Intro: In this blog post, OHMA student Caroline Cunfer reflects on colonized ideas of history and record-keeping, and how as oral historians we can reconsider and expand our processes of memory transmission to engage in ways that are natural and meaningful to the communities we are working with.

“We thought the Incas couldn’t Write. These knots changed everything.” During her public speaking event a few weeks ago, Fernanda Espinosa presented us with a photo of a beautiful and intricate series of knotted string splayed out in a circular formation. These khipus, or “talking knots”, were the Incas’ highly complex record-keeping system, some khipus containing data and records, and others believed to contain stories or narratives. In Cracking the Khipu Code, Charles C. Mann (an American author and journalist who has written extensively on the Americas pre- and post-Columbus) explains that khipus are constructed from a binary code, a set of choices including (1) color of string, of which Mann says there are at least 24 choices, (2) size of knot, (3) location of knot, (4) material, (5) spin and ply, (6) direction of string, (7) direction of knot, and (8) direction and slant of the main axis of the knots. As a result, there are a possible two to the sixth power x 24 potential “information units”—a total of 1536—that were used by the Incas to convey meaning. This elaborate three-dimensional language system explodes the idea that the Incas had no written language, complicating the hegemonic valorization of text as the supreme form of language, record-keeping, and memory transmission.

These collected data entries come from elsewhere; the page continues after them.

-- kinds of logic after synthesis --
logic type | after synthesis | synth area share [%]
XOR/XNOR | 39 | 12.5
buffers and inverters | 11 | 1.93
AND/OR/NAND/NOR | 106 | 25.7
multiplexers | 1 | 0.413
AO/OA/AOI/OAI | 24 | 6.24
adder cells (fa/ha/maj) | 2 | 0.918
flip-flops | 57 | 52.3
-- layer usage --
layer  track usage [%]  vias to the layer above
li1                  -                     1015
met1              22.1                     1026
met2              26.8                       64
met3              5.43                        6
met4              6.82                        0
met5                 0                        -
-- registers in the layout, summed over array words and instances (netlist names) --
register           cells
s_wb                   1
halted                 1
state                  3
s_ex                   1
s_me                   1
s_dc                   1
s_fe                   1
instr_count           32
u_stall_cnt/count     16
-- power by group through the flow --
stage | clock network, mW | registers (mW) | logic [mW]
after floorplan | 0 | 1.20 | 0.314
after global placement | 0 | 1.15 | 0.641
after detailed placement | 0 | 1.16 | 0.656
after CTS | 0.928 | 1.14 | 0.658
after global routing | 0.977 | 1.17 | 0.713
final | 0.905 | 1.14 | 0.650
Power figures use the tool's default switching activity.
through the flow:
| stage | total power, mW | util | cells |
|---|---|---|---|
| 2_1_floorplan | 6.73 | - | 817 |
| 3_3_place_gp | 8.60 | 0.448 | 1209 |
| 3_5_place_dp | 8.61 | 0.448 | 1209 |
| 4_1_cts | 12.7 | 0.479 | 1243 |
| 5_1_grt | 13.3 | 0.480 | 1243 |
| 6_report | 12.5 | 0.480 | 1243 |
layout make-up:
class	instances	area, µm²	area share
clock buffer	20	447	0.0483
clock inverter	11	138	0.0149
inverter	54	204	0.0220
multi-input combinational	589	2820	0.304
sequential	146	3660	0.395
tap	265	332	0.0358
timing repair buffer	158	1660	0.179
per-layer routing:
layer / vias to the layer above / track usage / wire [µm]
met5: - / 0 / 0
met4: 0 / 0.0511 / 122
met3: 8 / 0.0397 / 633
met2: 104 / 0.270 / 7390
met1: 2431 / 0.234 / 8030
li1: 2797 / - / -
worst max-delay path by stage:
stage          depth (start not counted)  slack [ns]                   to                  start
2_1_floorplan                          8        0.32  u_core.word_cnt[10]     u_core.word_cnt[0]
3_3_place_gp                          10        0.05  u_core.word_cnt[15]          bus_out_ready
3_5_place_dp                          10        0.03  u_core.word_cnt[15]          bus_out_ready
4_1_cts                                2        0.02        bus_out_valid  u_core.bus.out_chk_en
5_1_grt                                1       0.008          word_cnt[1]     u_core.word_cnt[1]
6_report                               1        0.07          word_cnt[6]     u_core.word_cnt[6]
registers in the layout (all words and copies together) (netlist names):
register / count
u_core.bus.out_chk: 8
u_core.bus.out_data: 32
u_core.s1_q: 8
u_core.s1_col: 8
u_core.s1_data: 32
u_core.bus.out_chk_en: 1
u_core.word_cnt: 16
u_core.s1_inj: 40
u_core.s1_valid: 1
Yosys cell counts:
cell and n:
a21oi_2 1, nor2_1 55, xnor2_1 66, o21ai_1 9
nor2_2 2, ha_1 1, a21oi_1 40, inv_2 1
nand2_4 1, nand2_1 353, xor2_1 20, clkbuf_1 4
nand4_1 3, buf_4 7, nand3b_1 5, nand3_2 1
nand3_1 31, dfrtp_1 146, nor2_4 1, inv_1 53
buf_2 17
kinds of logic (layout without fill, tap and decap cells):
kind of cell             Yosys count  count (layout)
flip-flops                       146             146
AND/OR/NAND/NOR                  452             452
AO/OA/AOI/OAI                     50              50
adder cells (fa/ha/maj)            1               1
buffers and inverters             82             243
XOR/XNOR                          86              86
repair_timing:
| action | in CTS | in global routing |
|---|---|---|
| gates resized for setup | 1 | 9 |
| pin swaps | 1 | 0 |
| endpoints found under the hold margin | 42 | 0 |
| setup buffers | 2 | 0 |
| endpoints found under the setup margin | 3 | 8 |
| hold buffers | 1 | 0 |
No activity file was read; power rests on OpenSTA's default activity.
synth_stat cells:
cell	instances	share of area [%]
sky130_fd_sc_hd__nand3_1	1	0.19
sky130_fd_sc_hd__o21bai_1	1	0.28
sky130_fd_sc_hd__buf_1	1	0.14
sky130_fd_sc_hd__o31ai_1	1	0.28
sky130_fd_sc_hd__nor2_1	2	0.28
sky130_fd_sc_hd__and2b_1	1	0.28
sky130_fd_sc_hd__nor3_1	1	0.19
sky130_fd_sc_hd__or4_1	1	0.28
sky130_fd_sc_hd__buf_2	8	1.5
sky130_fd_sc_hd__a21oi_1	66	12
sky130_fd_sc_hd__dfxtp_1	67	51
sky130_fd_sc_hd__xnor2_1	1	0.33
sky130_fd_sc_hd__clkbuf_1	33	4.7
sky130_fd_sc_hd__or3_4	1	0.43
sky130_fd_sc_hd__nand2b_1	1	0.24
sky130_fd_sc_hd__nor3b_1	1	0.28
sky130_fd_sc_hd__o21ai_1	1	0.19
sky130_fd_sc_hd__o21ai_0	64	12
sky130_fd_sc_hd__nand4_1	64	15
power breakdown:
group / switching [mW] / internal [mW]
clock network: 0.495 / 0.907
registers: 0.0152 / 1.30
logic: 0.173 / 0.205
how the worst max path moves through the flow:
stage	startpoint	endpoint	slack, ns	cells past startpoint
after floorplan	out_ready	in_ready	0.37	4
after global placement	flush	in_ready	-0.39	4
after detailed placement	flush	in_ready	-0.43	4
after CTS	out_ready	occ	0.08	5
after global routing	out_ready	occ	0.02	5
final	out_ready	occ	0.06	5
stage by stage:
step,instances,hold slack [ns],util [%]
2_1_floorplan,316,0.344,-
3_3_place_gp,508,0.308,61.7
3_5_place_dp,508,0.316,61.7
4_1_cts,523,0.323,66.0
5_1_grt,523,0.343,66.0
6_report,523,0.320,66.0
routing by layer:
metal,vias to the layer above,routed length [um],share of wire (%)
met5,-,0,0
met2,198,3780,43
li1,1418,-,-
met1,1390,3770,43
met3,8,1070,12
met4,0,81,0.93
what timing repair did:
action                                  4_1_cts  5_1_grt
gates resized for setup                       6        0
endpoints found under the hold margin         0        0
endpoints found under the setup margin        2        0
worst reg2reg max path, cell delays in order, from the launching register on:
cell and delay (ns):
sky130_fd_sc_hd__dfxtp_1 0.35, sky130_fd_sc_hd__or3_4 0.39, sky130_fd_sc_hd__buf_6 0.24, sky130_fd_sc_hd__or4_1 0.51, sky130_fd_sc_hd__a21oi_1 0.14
## config.mk

```make
export PLATFORM = sky130hd
export DESIGN_NAME = alu_arbiter
export DESIGN_NICKNAME = d
export VERILOG_FILES = /design/src/rtl/alu_arbiter.sv
export SDC_FILE = /design/constraint.sdc
export NUM_CORES = 1
export LEC_CHECK = 0
export CORE_UTILIZATION = 39
export CTS_BUF_LIST = sky130_fd_sc_hd__clkbuf_4 sky130_fd_sc_hd__clkbuf_8 sky130_fd_sc_hd__clkbuf_16
export CTS_CLUSTER_DIAMETER = 40
export DETAILED_ROUTE_END_ITERATION = 8
export PLACE_DENSITY_LB_ADDON = 0.08
export SETUP_SLACK_MARGIN = 0.1
export SKIP_CTS_REPAIR_TIMING = 1
export SLEW_MARGIN = 20
export SYNTH_ARGS = -nofsm -noshare
export SYNTH_HDL_FRONTEND = slang
export SYNTH_SLANG_ARGS = --single-unit
```

## constraint.sdc

```tcl
create_clock -name clk -period 1.75 [get_ports clk]
set_input_delay 0.35 -clock clk [delete_from_list [all_inputs] [get_ports clk]]
set_output_delay 0.35 -clock clk [all_outputs]
set_load 0.01 [all_outputs]
```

Espinosa, an Andean immigrant, does not know how to read these khipus. Why? Spanish colonizers destroyed the knowledge of khipu-reading, along with most khipus. This particular local knowledge system was undermined and obsoleted by a Western conviction and value that the written record was superior to methods of record-keeping as tactile and multi-sensory as khipus.

But text is not the only way communities have and continue to contain memory, to use the language of Espinosa, who created what she refers to as “memory transmission containers” to hold the stories of Ecuadorian migrants. Espinosa calls these containers the “true form of memory or experience.” This idea of memory containment taking forms that transcend the institutionalized archive leads me to consider how I, as an oral historian, can and must reimagine the ways in which I hold and transmit others’ stories. How can I challenge the colonized concepts—concepts that I too have internalized—of how memory and records are contained, preserved, and transmitted? The exchange of knowledge—the moment of encounter in the interview, and not the archiving process—is paramount to my oral history practice, but I’m still seeking ways of dislodging the supremacy of the archived document, and placing value onto the embodied, human moment of connection and exchange instead.

What form of archiving or memory transmission is most natural and accessible for my narrators and their audiences? Although in oral history there is often a central emphasis placed on the archiving stage of our practice, for certain projects and communities archiving may not look like Columbia’s Center for Oral History Research, and maybe not a transcript or even an audio-recorded document at all.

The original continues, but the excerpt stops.